*** Input for this task Section Begins ***
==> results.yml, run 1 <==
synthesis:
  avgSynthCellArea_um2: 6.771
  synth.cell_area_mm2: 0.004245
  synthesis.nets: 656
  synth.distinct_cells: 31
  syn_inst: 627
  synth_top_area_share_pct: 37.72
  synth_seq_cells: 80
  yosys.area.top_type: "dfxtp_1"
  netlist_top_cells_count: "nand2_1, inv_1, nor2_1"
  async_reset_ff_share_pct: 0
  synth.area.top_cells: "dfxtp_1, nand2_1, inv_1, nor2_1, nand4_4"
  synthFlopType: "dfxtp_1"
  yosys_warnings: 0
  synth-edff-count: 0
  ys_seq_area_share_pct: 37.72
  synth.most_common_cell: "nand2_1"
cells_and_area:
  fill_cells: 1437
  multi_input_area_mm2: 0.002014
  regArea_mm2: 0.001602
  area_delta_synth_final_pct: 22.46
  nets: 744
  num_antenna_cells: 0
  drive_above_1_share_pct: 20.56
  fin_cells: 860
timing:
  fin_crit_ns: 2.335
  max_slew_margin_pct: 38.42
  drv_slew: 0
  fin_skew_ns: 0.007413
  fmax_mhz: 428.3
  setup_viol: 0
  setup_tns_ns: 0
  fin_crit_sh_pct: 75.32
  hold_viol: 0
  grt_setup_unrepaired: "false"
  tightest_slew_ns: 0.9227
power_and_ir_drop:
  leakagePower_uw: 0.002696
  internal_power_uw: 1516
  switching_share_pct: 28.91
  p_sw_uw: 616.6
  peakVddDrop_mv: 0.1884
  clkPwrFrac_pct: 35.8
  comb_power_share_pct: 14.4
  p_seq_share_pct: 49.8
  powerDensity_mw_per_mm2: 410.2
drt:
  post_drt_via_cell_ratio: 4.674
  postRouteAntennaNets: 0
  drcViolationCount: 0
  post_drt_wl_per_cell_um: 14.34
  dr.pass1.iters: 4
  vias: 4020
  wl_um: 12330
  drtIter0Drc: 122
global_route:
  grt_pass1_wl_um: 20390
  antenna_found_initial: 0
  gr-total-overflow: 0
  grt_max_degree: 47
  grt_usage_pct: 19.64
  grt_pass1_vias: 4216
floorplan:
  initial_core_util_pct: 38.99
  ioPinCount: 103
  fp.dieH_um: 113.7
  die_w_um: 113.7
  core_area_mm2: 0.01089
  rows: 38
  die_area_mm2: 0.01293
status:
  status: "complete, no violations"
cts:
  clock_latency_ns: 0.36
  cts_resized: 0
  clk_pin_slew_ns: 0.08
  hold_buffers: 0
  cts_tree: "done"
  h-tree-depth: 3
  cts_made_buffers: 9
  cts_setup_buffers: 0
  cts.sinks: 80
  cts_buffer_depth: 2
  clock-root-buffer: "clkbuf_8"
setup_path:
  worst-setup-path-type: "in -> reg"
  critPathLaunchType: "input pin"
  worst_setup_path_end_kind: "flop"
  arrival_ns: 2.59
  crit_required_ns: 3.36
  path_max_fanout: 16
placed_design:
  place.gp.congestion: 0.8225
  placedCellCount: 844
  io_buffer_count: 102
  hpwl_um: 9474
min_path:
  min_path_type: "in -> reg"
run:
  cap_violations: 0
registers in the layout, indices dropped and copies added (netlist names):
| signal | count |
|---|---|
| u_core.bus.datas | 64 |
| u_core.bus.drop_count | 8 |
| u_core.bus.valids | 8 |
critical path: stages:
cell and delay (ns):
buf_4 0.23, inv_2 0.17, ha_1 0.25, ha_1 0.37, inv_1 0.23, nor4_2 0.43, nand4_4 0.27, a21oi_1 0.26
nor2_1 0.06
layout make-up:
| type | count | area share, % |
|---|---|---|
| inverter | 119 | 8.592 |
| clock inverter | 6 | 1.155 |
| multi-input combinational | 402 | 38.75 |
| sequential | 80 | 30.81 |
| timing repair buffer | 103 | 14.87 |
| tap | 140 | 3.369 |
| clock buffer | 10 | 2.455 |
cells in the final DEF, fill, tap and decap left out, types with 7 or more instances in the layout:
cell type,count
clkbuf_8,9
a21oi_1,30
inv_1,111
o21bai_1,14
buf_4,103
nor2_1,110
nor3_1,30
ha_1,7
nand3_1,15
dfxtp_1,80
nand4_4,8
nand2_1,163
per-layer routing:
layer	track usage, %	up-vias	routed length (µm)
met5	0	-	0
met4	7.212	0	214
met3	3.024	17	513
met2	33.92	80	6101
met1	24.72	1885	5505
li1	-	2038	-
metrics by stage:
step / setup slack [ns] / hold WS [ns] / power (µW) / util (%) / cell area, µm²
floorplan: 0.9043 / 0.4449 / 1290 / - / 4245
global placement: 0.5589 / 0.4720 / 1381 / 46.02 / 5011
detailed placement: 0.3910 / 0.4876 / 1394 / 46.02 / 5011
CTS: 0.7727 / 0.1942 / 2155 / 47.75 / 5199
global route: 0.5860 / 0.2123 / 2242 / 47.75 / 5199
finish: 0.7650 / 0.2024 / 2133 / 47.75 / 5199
<file path="config.mk">
export PLATFORM = sky130hd
export DESIGN_NAME = button_handshake_responder
export DESIGN_NICKNAME = d
export VERILOG_FILES = /design/src/rtl/button_handshake_responder.sv
export SDC_FILE = /design/constraint.sdc
export NUM_CORES = 1
export LEC_CHECK = 0
export CELL_PAD_IN_SITES_DETAIL_PLACEMENT = 2
export CELL_PAD_IN_SITES_GLOBAL_PLACEMENT = 2
export CORE_ASPECT_RATIO = 1.5
export CORE_MARGIN = 4
export CORE_UTILIZATION = 25
export DETAILED_ROUTE_END_ITERATION = 7
export DONT_BUFFER_PORTS = 1
export PLACE_DENSITY = 0.6
export SLEW_MARGIN = 20
export SYNTH_ARGS = -nofsm -noshare
export SYNTH_HDL_FRONTEND = slang
export SYNTH_SLANG_ARGS = --single-unit
</file>
<file path="constraint.sdc">
create_clock -name clk -period 4.2 [get_ports clk]
set_input_delay 1.05 -clock clk [delete_from_list [all_inputs] [get_ports clk]]
set_output_delay 1.05 -clock clk [all_outputs]
set_load 0.005 [all_outputs]
</file>
**src/rtl/uart_pkg.sv**
```systemverilog
`timescale 1ns/1ps
`default_nettype none
// ============================================================================
// Module   : uart_pkg
// Purpose  : Shared constants, FSM state encoding and baud helper for the
//            FIFO-to-UART sender and its byte serialiser.
// Revision : 1.0 - initial release
// ============================================================================
package uart_pkg;

  // Start bit + 8 data bits + stop bit
  localparam int FRAME_BITS = 10;

  // One-hot state encodings of the sender FSM
  localparam logic [5:0] S_IDLE    = 6'b000001;
  localparam logic [5:0] S_RD_REQ  = 6'b000010;
  localparam logic [5:0] S_RD_WAIT = 6'b000100;
  localparam logic [5:0] S_LOAD    = 6'b001000;
  localparam logic [5:0] S_SEND    = 6'b010000;
  localparam logic [5:0] S_NEXT    = 6'b100000;

  typedef enum logic [5:0] {
    ST_IDLE    = S_IDLE,
    ST_RD_REQ  = S_RD_REQ,
    ST_RD_WAIT = S_RD_WAIT,
    ST_LOAD    = S_LOAD,
    ST_SEND    = S_SEND,
    ST_NEXT    = S_NEXT
  } state_t;

  // Clocks per UART bit (integer division, truncating)
  function automatic int bps_cnt(input int clk_freq, input int uart_bps);
    return clk_freq / uart_bps;
  endfunction

endpackage
`default_nettype wire

```
**src/rtl/uart_byte_serializer.sv**
```systemverilog
`timescale 1ns/1ps
`default_nettype none
// ============================================================================
// Module   : uart_byte_serializer
// Purpose  : Shifts one byte out as an 8N1 frame (start 0, LSB first, stop 1).
//            A load pulse starts the frame; txd falls on the following cycle.
//            frame_end flags the last cycle of the stop bit.
// Revision : 1.0 - initial release
// ============================================================================
module uart_byte_serializer
  import uart_pkg::*;
#(
  parameter int BPS_CNT = 434
) (
  input  logic       sys_clk,
  input  logic       sys_rst,
  input  logic       load,
  input  logic [7:0] din,
  output logic       txd,
  output logic       frame_end
);

  // A baud divide of 1 still needs a one-bit counter that is permanently 0
  localparam int               CNT_W    = (BPS_CNT > 1) ? $clog2(BPS_CNT) : 1;
  localparam logic [CNT_W-1:0] CNT_LAST = CNT_W'(BPS_CNT - 1);
  localparam logic [3:0]       IDX_LAST = 4'(FRAME_BITS - 1);

  logic [CNT_W-1:0] baud_cnt;
  logic [3:0]       bit_idx;   // 0 = start, 1..8 = data, 9 = stop
  logic [7:0]       shift_reg;
  logic             active;
  logic             bit_end;

  assign bit_end   = active && (baud_cnt == CNT_LAST);
  assign frame_end = bit_end && (bit_idx == IDX_LAST);

  // Baud counter, bit index and shift register; txd is registered so it
  // changes only on bit boundaries
  always_ff @(posedge sys_clk) begin
    if (sys_rst) begin
      txd       <= 1'b1;
      active    <= 1'b0;
      baud_cnt  <= '0;
      bit_idx   <= '0;
      shift_reg <= '0;
    end else if (load) begin
      shift_reg <= din;
      txd       <= 1'b0;
      active    <= 1'b1;
      baud_cnt  <= '0;
      bit_idx   <= '0;
    end else if (active) begin
      if (bit_end) begin
        baud_cnt <= '0;
        if (bit_idx == IDX_LAST) begin
          active  <= 1'b0;
          bit_idx <= '0;
          txd     <= 1'b1;
        end else begin
          bit_idx <= bit_idx + 4'd1;
          if (bit_idx < 4'd8) begin
            txd       <= shift_reg[0];
            shift_reg <= {1'b0, shift_reg[7:1]};
          end else begin
            txd <= 1'b1;
          end
        end
      end else begin
        baud_cnt <= baud_cnt + 1'b1;
      end
    end
  end

endmodule
`default_nettype wire

```
**src/rtl/fifo_uart_sender.sv**
```systemverilog
`timescale 1ns/1ps
`default_nettype none
// ============================================================================
// Module   : fifo_uart_sender
// Purpose  : On start, pops BURST_LEN bytes from a 1-cycle-latency FIFO and
//            sends each as an 8N1 UART frame. Reports busy, a done pulse and
//            the number of bytes fully sent.
// Revision : 1.0 - initial release
// ============================================================================
module fifo_uart_sender
  import uart_pkg::*;
#(
  parameter int CLK_FREQ  = 50000000,
  parameter int UART_BPS  = 115200,
  parameter int BURST_LEN = 256
) (
  input  logic       sys_clk,
  input  logic       sys_rst,
  input  logic       start,
  input  logic       fifo_empty,
  output logic       fifo_rd_en,
  input  logic [7:0] fifo_dout,
  output logic       uart_txd,
  output logic       busy,
  output logic       done,
  output logic [8:0] byte_cnt
);

  localparam int         BPS_CNT    = bps_cnt(CLK_FREQ, UART_BPS);
  localparam logic [8:0] BURST_LAST = 9'(BURST_LEN);

  state_t     state;
  logic       load;
  logic       frame_end;
  logic [8:0] cnt_next;

  assign cnt_next = byte_cnt + 9'd1;

  // The read strobe qualifies RD_REQ with the live empty flag so an empty
  // FIFO is never popped; it lasts exactly the one RD_REQ cycle that leaves.
  assign fifo_rd_en = (state == ST_RD_REQ) && !fifo_empty;

  // fifo_dout is valid from RD_WAIT onward and held, so LOAD captures it
  assign load = (state == ST_LOAD);

  uart_byte_serializer #(
    .BPS_CNT (BPS_CNT)
  ) u_serializer (
    .sys_clk   (sys_clk),
    .sys_rst   (sys_rst),
    .load      (load),
    .din       (fifo_dout),
    .txd       (uart_txd),
    .frame_end (frame_end)
  );

  // Burst sequencing FSM with registered busy/done/byte_cnt; a start that
  // coincides with the done pulse is treated as arriving while still busy
  always_ff @(posedge sys_clk) begin
    if (sys_rst) begin
      state    <= ST_IDLE;
      busy     <= 1'b0;
      done     <= 1'b0;
      byte_cnt <= '0;
    end else begin
      done <= 1'b0;
      case (state)
        ST_IDLE: begin
          if (start && !done) begin
            state    <= ST_RD_REQ;
            busy     <= 1'b1;
            byte_cnt <= '0;
          end
        end
        ST_RD_REQ: begin
          if (!fifo_empty) state <= ST_RD_WAIT;
        end
        ST_RD_WAIT: state <= ST_LOAD;
        ST_LOAD:    state <= ST_SEND;
        ST_SEND: begin
          if (frame_end) state <= ST_NEXT;
        end
        ST_NEXT: begin
          byte_cnt <= cnt_next;
          if (cnt_next == BURST_LAST) begin
            state <= ST_IDLE;
            busy  <= 1'b0;
            done  <= 1'b1;
          end else begin
            state <= ST_RD_REQ;
          end
        end
        default: begin
          state <= ST_IDLE;
          busy  <= 1'b0;
        end
      endcase
    end
  end

endmodule
`default_nettype wire

```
*** Input for this task Section Ends ***
## Exercise brief
Could you reproduce exactly the lines of the entries above, from the one with "h-tree-depth: 3" through the one with "global route: 0.5860", and nothing else?

## Result
  h-tree-depth: 3
  cts_made_buffers: 9
  cts_setup_buffers: 0
  cts.sinks: 80
  cts_buffer_depth: 2
  clock-root-buffer: "clkbuf_8"
setup_path:
  worst-setup-path-type: "in -> reg"
  critPathLaunchType: "input pin"
  worst_setup_path_end_kind: "flop"
  arrival_ns: 2.59
  crit_required_ns: 3.36
  path_max_fanout: 16
placed_design:
  place.gp.congestion: 0.8225
  placedCellCount: 844
  io_buffer_count: 102
  hpwl_um: 9474
min_path:
  min_path_type: "in -> reg"
run:
  cap_violations: 0
registers in the layout, indices dropped and copies added (netlist names):
| signal | count |
|---|---|
| u_core.bus.datas | 64 |
| u_core.bus.drop_count | 8 |
| u_core.bus.valids | 8 |
critical path: stages:
cell and delay (ns):
buf_4 0.23, inv_2 0.17, ha_1 0.25, ha_1 0.37, inv_1 0.23, nor4_2 0.43, nand4_4 0.27, a21oi_1 0.26
nor2_1 0.06
layout make-up:
| type | count | area share, % |
|---|---|---|
| inverter | 119 | 8.592 |
| clock inverter | 6 | 1.155 |
| multi-input combinational | 402 | 38.75 |
| sequential | 80 | 30.81 |
| timing repair buffer | 103 | 14.87 |
| tap | 140 | 3.369 |
| clock buffer | 10 | 2.455 |
cells in the final DEF, fill, tap and decap left out, types with 7 or more instances in the layout:
cell type,count
clkbuf_8,9
a21oi_1,30
inv_1,111
o21bai_1,14
buf_4,103
nor2_1,110
nor3_1,30
ha_1,7
nand3_1,15
dfxtp_1,80
nand4_4,8
nand2_1,163
per-layer routing:
layer	track usage, %	up-vias	routed length (µm)
met5	0	-	0
met4	7.212	0	214
met3	3.024	17	513
met2	33.92	80	6101
met1	24.72	1885	5505
li1	-	2038	-
metrics by stage:
step / setup slack [ns] / hold WS [ns] / power (µW) / util (%) / cell area, µm²
floorplan: 0.9043 / 0.4449 / 1290 / - / 4245
global placement: 0.5589 / 0.4720 / 1381 / 46.02 / 5011
detailed placement: 0.3910 / 0.4876 / 1394 / 46.02 / 5011
CTS: 0.7727 / 0.1942 / 2155 / 47.75 / 5199
global route: 0.5860 / 0.2123 / 2242 / 47.75 / 5199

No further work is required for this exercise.